だが、NBI技術の広がりで、その常識が変わりつつある。
「病変の特徴が分かっていれば、5ミリ以下の微小がんも容易に見つけられる」と、男性
が治療を受けた昭和大横浜市北部病院の井上晴洋准教授。。

NBIは、2006年に開発された内視鏡用の画像技術だ。
がんが成長する時に、毛細血管が粘膜表層部に張り巡らされるという特徴に着目。
内視鏡に特別な光源装置を取り付け、毛細血管を強調して映し出し、血管の走り方を見え
やすくする。
医師は手元のスイッチで、NBIと通常の画像を切り替えられる。

NBIによる画像は、二つの波長光により描き出される。
一つの波長光は、粘膜の表層部の毛細血管をとらえて茶褐色に、もう一つの波長光は、
そのわずか下にある太め
の血管をとらえて青や緑色に見せる。
医師はその画像をさらに拡大しながら、毛細血管の走り方を見定める。
 
同病院では医師になって3年目の医師が、NBIを使って大きさ4ミリの食道がん
見つけた実績もある。
「毎年のように内視鏡検査を受けているのに病変が見逃され、腹腔鏡手術や開腹手術を
せざるをえない患者が時々いる。
NBIが定着すれば、検査技術の底上げになる」と井上さんは説く。

2006年の発売以来、NBIを使う医療機関は全国約1500まで増えたという。

'''研究途上の部位も'''
効果を上げているのが、進行後に見つかることが多かった咽頭(のど)のがんだ。
これまで内視鏡検査の対象と認識されていなかったが、食道
や青の検査のためのNBIで、のどの病変も早期に見つかるようになり注目が集まった。
 京都大の武藤学准教授らは、首都圏の5医療機関でNBIと通常の内視鏡で検査を受けた
患者計320人について咽頭がんの検出率を調べ、昨年発表した。
その結果では、通常で咽頭がんがみつかったのは1人だったのに、NBIは15人。
「食べにくくなったり声を失ったりするのどの手術は、生活の質を大きく下げる。
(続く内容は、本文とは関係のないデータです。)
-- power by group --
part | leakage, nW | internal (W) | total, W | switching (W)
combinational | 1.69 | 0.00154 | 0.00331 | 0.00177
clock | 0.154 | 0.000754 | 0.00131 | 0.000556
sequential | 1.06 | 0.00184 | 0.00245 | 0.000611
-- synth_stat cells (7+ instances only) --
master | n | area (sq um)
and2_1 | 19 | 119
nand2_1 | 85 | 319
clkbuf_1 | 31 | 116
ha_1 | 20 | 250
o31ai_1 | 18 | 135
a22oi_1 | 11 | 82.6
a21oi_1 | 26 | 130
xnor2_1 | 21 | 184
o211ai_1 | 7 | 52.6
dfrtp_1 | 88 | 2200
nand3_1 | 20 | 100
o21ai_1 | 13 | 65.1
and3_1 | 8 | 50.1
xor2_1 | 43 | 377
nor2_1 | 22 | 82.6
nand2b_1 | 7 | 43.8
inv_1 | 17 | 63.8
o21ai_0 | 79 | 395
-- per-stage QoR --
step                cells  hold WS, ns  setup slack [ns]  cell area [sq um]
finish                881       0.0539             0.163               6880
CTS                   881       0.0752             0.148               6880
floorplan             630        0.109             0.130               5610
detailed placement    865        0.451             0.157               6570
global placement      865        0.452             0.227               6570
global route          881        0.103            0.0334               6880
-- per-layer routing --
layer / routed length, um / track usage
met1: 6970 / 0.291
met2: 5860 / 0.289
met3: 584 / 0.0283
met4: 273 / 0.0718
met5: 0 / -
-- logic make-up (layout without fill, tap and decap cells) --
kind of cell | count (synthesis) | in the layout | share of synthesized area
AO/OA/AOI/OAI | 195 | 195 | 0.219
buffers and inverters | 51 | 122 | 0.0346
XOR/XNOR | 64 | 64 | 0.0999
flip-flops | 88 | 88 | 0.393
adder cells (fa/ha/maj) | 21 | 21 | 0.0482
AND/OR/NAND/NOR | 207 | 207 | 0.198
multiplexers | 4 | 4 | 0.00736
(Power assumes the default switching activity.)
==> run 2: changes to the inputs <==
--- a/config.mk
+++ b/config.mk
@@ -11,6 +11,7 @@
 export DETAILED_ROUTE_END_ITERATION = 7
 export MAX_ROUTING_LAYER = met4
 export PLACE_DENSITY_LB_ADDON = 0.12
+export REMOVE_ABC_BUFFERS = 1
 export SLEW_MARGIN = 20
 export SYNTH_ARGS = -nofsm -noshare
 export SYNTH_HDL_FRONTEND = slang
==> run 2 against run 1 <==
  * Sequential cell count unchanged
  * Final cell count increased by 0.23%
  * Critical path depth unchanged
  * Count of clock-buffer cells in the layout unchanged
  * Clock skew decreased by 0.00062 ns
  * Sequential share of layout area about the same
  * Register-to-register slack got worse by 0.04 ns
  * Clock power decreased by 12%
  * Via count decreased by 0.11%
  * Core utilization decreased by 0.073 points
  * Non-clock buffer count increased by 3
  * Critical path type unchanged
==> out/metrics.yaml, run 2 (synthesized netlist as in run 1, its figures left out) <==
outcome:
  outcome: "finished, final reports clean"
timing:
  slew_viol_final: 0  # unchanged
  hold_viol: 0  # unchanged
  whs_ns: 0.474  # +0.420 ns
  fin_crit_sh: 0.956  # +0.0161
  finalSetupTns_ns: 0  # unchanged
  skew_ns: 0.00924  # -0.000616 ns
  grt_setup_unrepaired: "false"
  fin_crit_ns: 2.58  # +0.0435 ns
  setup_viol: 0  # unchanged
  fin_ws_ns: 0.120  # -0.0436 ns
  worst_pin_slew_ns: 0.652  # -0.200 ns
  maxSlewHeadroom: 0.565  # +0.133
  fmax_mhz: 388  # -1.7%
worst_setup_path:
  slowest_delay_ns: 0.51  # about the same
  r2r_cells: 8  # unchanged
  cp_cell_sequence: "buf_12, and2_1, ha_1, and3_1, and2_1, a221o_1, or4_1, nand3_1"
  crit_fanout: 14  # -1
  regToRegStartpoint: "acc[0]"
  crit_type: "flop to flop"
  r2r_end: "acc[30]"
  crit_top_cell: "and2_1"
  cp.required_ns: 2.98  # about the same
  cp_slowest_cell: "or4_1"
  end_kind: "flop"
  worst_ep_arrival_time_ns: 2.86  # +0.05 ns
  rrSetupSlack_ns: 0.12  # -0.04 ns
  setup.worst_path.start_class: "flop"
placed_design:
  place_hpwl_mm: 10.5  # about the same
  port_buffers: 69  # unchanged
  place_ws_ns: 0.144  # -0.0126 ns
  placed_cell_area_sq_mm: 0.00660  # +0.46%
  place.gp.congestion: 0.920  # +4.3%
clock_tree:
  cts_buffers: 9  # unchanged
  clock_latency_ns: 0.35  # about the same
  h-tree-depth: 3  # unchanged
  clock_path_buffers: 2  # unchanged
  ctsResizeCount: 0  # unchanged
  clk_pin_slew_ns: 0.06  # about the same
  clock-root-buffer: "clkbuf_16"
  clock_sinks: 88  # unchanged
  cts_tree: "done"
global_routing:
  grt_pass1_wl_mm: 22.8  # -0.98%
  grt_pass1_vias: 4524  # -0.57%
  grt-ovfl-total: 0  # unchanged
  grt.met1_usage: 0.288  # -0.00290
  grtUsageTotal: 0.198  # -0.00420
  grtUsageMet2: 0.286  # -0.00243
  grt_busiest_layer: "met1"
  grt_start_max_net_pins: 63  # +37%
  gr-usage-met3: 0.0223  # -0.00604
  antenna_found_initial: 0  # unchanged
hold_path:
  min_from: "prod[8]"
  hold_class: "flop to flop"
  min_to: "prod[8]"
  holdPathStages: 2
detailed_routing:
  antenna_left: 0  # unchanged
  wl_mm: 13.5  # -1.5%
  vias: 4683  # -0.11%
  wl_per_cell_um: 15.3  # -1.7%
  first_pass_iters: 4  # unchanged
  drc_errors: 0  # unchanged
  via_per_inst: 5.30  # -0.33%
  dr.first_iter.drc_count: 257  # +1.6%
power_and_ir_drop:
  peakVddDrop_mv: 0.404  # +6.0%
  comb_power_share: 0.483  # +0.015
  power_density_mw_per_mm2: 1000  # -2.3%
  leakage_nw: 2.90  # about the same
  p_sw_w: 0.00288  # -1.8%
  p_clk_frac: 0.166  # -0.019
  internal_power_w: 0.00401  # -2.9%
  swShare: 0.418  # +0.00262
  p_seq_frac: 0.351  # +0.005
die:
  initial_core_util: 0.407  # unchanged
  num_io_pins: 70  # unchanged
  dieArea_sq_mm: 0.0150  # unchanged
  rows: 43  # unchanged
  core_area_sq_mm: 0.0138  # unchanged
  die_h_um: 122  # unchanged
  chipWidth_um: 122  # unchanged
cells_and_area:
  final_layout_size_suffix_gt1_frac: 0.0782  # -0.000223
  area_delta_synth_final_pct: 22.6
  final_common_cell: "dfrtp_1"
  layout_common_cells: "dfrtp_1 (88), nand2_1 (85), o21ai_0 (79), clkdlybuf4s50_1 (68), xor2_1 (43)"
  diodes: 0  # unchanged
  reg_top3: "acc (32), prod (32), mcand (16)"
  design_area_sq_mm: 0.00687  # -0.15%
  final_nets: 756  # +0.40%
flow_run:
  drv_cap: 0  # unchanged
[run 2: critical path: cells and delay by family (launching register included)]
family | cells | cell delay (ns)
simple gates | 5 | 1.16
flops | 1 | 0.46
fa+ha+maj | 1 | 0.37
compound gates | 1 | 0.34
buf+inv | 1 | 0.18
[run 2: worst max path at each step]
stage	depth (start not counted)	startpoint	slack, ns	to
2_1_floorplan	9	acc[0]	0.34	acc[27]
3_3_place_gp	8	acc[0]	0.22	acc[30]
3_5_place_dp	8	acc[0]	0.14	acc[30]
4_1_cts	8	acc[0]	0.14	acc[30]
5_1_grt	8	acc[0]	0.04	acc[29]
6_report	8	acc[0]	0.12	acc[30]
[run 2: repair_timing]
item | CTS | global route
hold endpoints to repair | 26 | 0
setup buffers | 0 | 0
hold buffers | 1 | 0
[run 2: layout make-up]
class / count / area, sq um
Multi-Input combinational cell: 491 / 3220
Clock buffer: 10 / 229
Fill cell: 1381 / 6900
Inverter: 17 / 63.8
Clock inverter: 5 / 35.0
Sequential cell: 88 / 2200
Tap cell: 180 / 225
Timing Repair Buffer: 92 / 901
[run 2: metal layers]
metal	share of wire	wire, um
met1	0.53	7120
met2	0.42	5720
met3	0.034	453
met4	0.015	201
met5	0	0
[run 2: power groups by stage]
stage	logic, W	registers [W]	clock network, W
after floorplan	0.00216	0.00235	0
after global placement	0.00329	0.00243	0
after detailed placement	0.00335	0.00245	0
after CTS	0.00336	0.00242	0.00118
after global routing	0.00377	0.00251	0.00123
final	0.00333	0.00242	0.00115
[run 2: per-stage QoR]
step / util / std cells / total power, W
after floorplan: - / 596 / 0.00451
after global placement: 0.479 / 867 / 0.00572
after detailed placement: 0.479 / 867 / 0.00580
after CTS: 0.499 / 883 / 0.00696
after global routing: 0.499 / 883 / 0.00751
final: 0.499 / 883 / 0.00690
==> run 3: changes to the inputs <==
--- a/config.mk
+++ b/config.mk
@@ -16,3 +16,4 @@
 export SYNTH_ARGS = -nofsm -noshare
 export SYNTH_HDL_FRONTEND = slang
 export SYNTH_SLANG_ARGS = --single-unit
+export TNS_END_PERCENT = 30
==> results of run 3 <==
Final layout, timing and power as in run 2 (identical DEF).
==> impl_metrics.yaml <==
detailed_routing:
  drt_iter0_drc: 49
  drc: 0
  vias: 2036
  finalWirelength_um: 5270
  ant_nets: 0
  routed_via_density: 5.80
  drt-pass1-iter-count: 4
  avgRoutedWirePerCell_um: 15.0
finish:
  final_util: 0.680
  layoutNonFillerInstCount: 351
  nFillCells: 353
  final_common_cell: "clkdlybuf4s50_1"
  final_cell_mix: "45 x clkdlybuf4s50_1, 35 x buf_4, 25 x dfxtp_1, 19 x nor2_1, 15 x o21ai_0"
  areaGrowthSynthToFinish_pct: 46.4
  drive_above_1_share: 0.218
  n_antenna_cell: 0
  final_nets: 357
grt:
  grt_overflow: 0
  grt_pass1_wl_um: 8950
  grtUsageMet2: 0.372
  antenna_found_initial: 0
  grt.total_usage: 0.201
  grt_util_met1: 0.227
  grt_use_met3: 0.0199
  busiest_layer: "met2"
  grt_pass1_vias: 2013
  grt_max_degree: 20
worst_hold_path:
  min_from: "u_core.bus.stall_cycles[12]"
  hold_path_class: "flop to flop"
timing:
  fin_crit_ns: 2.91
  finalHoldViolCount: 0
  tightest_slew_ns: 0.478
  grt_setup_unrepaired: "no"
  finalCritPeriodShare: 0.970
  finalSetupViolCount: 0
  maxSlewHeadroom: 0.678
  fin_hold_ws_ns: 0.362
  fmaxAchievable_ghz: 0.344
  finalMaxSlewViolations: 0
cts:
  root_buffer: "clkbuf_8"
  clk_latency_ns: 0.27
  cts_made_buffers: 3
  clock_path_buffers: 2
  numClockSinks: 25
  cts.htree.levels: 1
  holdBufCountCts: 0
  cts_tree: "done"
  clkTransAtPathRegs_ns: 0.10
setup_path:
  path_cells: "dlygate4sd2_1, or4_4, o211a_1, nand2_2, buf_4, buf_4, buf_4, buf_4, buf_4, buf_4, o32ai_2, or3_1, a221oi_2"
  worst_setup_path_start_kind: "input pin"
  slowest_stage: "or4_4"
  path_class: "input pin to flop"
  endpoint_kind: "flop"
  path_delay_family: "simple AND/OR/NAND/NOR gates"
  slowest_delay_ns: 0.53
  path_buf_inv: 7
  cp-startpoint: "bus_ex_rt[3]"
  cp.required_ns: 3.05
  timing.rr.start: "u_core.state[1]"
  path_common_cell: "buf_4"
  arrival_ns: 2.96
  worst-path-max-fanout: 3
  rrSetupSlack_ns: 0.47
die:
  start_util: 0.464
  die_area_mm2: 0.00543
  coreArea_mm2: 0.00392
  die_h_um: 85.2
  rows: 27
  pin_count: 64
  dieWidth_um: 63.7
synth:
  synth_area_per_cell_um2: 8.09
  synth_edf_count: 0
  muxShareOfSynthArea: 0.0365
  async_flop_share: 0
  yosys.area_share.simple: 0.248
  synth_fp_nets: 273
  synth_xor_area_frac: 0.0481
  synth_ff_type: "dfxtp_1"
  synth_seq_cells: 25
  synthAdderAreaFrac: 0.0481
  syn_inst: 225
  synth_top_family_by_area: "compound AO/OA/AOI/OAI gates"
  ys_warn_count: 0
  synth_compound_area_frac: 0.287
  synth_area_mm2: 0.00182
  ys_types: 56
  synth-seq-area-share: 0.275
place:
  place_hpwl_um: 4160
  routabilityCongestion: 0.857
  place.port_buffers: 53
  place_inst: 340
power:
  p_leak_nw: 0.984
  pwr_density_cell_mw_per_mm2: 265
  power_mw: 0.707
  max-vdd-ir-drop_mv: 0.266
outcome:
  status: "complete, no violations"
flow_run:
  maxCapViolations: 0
**config.mk**
```make
export PLATFORM = sky130hd
export DESIGN_NAME = sync_gray_ptr_mon
export DESIGN_NICKNAME = d
export VERILOG_FILES = /design/src/rtl/sync_pkg.sv /design/src/rtl/sync_stage_chain.sv /design/src/rtl/sync_gray_ptr_mon.sv
export SDC_FILE = /design/constraint.sdc
export NUM_CORES = 1
export LEC_CHECK = 0
export ABC_CLOCK_PERIOD_IN_PS = 2400
export CORE_AREA = 2 2 54 56
export CTS_CLUSTER_DIAMETER = 60
export CTS_CLUSTER_SIZE = 40
export DETAILED_ROUTE_END_ITERATION = 6
export DIE_AREA = 0 0 56 58
export PLACE_DENSITY = 0.77
export RECOVER_POWER = 50
export SLEW_MARGIN = 30
export SYNTH_ARGS = -nofsm -noshare
export SYNTH_HDL_FRONTEND = slang
export SYNTH_SLANG_ARGS = --single-unit
```
**constraint.sdc**
```tcl
create_clock -name wclk -period 2.4 [get_ports wclk]
set_input_delay 0.48 -clock wclk [delete_from_list [all_inputs] [get_ports wclk]]
set_output_delay 0.48 -clock wclk [all_outputs]
set_load 0.02 [all_outputs]
```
内視鏡
取れる段階で見つかる意義は大きい」
 
食道がんの分野も期待は高まる。
これまでの臨床研究の積み重ねにより、毛細血管の走り方によって病変の状態や進行具合を
見分けられるほど、分類されている。
この分類が、NBIで毛細血管が強調された画像で確認しやすくなり、がんが小さな段階
でも、多くの医師が正確に診断できるようになった。
 
大腸がんの場合、国立がんセンター東病院(千葉県柏市)時代にオリンパスと共同でNBI
の開発に携わった佐野寧・佐野病院長(神戸市)が、血管分類による診断手法を提唱する
など研究が進んでいるところだ。
 
一方、胃がんは、NBIによる利点が限られている。
胃の粘膜は構造が複雑で、炎症を抱えている人も多い。
見えている血管の状態が病変によるものなのかが見分けにくく、食道がんのような分類を
難しくさせているという。
 
国立がんセンター中央病院内視鏡部の野中哲医師は、「NBIは、咽頭や食道など粘膜が
平らで炎症がなく、狭い部位に適している。
だが、胃のように診断法が固まっていない部位もあり、今後、さらなる症例や診断などの
データの積み重ねが必要だ」という。
さらに「NBIはより正確な診断に必要な情報を補うという意味で役立つが、早期がんが
すべて発見できるように思うのは禁物です」と指摘している。